**What to produce:** Answer with nothing but the number of lines in the listing below that contain "global".

**Records for processing:**
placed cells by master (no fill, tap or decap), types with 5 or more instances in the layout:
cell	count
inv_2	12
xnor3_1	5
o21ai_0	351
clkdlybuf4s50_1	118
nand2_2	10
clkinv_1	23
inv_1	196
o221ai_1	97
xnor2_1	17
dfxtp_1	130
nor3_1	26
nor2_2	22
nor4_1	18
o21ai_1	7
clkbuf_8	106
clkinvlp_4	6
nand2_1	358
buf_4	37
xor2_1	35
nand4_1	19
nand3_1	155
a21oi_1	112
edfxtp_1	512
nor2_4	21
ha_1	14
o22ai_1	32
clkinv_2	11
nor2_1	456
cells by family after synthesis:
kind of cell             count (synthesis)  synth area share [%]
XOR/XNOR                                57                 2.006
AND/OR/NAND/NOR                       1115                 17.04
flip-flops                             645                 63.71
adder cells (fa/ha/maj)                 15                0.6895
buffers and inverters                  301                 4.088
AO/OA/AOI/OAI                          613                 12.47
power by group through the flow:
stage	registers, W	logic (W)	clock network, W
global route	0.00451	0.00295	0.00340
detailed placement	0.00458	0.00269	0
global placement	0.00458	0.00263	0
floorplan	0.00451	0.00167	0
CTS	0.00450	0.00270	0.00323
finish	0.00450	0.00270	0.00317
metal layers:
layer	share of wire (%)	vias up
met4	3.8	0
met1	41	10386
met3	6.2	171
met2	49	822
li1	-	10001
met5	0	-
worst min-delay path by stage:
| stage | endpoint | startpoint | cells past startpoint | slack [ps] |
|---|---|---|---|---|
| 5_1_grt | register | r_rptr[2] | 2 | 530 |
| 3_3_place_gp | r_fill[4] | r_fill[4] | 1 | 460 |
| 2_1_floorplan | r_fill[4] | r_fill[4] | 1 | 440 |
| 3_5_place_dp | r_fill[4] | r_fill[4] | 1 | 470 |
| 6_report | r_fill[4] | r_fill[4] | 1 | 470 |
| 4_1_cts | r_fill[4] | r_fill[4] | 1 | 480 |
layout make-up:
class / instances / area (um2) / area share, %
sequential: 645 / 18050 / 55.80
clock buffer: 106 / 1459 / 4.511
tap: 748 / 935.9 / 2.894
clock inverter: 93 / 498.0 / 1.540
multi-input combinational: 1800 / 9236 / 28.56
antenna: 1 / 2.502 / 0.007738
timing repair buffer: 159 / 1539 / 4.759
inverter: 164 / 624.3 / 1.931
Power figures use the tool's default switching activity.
<file path="config.mk">
export PLATFORM = sky130hd
export DESIGN_NAME = instr_fetch
export DESIGN_NICKNAME = d
export VERILOG_FILES = /design/src/rtl/instr_fetch.sv
export SDC_FILE = /design/constraint.sdc
export NUM_CORES = 1
export LEC_CHECK = 0
export ABC_AREA = 1
export CAP_MARGIN = 5
export CORE_UTILIZATION = 40
export CTS_BUF_LIST = sky130_fd_sc_hd__clkbuf_4 sky130_fd_sc_hd__clkbuf_8
export CTS_CLUSTER_SIZE = 28
export DETAILED_ROUTE_END_ITERATION = 12
export PLACE_DENSITY = 0.64
export SLEW_MARGIN = 20
export SYNTH_ARGS = -nofsm -noshare
export SYNTH_HDL_FRONTEND = slang
export SYNTH_SLANG_ARGS = --single-unit
</file>
<file path="constraint.sdc">
create_clock -name clk -period 10.72 [get_ports clk]
set_input_delay 1.072 -clock clk [delete_from_list [all_inputs] [get_ports clk]]
set_output_delay 1.072 -clock clk [all_outputs]
set_load 0.02 [all_outputs]
</file>
### src/rtl/tx_byte_fifo_if.sv
// tx_byte_fifo_if: printer push side, status and uart_tx launch signals of tx_byte_fifo.
interface tx_byte_fifo_if #(
  parameter int DEPTH_LOG2 = 5
);
  logic                  flush;
  logic                  wr_en;
  logic [7:0]            wr_data;
  logic                  full;
  logic                  empty;
  logic [DEPTH_LOG2:0]   count;
  logic                  overflow;
  logic [7:0]            drop_count;
  logic                  uart_tx_busy;
  logic                  uart_tx_en;
  logic [7:0]            uart_tx_data;
  modport slave (
    input  flush, wr_en, wr_data, uart_tx_busy,
    output full, empty, count, overflow, drop_count, uart_tx_en, uart_tx_data
  );
  modport master (
    output flush, wr_en, wr_data, uart_tx_busy,
    input  full, empty, count, overflow, drop_count, uart_tx_en, uart_tx_data
  );
endinterface

### src/rtl/tx_byte_fifo.sv
// tx_byte_fifo: byte FIFO that paces one uart_tx_en launch per byte on uart_tx_busy.
// Define TX_FIFO_DROP_STATS_EN to build the saturating drop_count counter.
module tx_byte_fifo #(
  parameter int DEPTH_LOG2 = 5,
  parameter int BUSY_WAIT  = 4
) (
  input logic           clk,
  input logic           rst_n,
  tx_byte_fifo_if.slave bus
);
  localparam int DEPTH = 1 << DEPTH_LOG2;
  localparam int CW    = DEPTH_LOG2 + 1;
  localparam int TW    = $clog2(BUSY_WAIT + 2);
  typedef enum logic [1:0] {IDLE, WAIT_HI, WAIT_LO} state_t;
  state_t                state_q, state_d;
  logic [7:0]            mem_q [DEPTH];
  logic [DEPTH_LOG2-1:0] wr_ptr_q, wr_ptr_d, rd_ptr_q, rd_ptr_d;
  logic [CW-1:0]         count_q, count_d;
  logic [TW-1:0]         timer_q, timer_d;
  logic [7:0]            data_q, data_d;
  logic                  en_q, ovf_q;
  logic                  room, push, drop, pop;
  // Room is judged on the registered count only, so a same-cycle pop never frees a slot.
  assign room = count_q != CW'(DEPTH);
  assign push = bus.wr_en && !bus.flush && room;
  assign drop = bus.wr_en && !bus.flush && !room;
  assign pop  = state_q == IDLE && count_q != '0 && !bus.uart_tx_busy && !bus.flush;
  always_comb begin
    state_d = state_q;
    timer_d = '0;
    case (state_q)
      IDLE:    state_d = pop ? WAIT_HI : IDLE;
      WAIT_HI: begin
        timer_d = timer_q + 1'b1;
        if (bus.uart_tx_busy || timer_q == TW'(BUSY_WAIT)) begin
          state_d = WAIT_LO;
          timer_d = '0;
        end
      end
      WAIT_LO: state_d = bus.uart_tx_busy ? WAIT_LO : IDLE;
      default: state_d = IDLE;
    endcase
    // A launched byte is never aborted: flush only skips the busy-rise wait.
    if (bus.flush && state_q != IDLE) begin
      state_d = WAIT_LO;
      timer_d = '0;
    end
  end
  always_comb begin
    wr_ptr_d = bus.flush ? '0 : wr_ptr_q + DEPTH_LOG2'(push);
    rd_ptr_d = bus.flush ? '0 : rd_ptr_q + DEPTH_LOG2'(pop);
    count_d  = bus.flush ? '0 : count_q + CW'(push) - CW'(pop);
    data_d   = pop ? mem_q[rd_ptr_q] : data_q;
  end
  always_ff @(posedge clk or negedge rst_n) begin
    if (!rst_n) begin
      state_q  <= IDLE;
      timer_q  <= '0;
      wr_ptr_q <= '0;
      rd_ptr_q <= '0;
      count_q  <= '0;
      data_q   <= '0;
      en_q     <= 1'b0;
      ovf_q    <= 1'b0;
    end else begin
      state_q  <= state_d;
      timer_q  <= timer_d;
      wr_ptr_q <= wr_ptr_d;
      rd_ptr_q <= rd_ptr_d;
      count_q  <= count_d;
      data_q   <= data_d;
      en_q     <= pop;
      ovf_q    <= drop;
    end
  end
  always_ff @(posedge clk) begin
    if (push) mem_q[wr_ptr_q] <= bus.wr_data;
  end
`ifdef TX_FIFO_DROP_STATS_EN
  logic [7:0] drop_q;
  always_ff @(posedge clk or negedge rst_n) begin
    if (!rst_n) drop_q <= '0;
    else        drop_q <= drop_q + 8'(drop && drop_q != 8'hff);
  end
  assign bus.drop_count = drop_q;
`else
  assign bus.drop_count = '0;
`endif
  assign bus.full         = !room;
  assign bus.empty        = count_q == '0;
  assign bus.count        = count_q;
  assign bus.overflow     = ovf_q;
  assign bus.uart_tx_en   = en_q;
  assign bus.uart_tx_data = data_q;
endmodule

**Finished exercise:** 2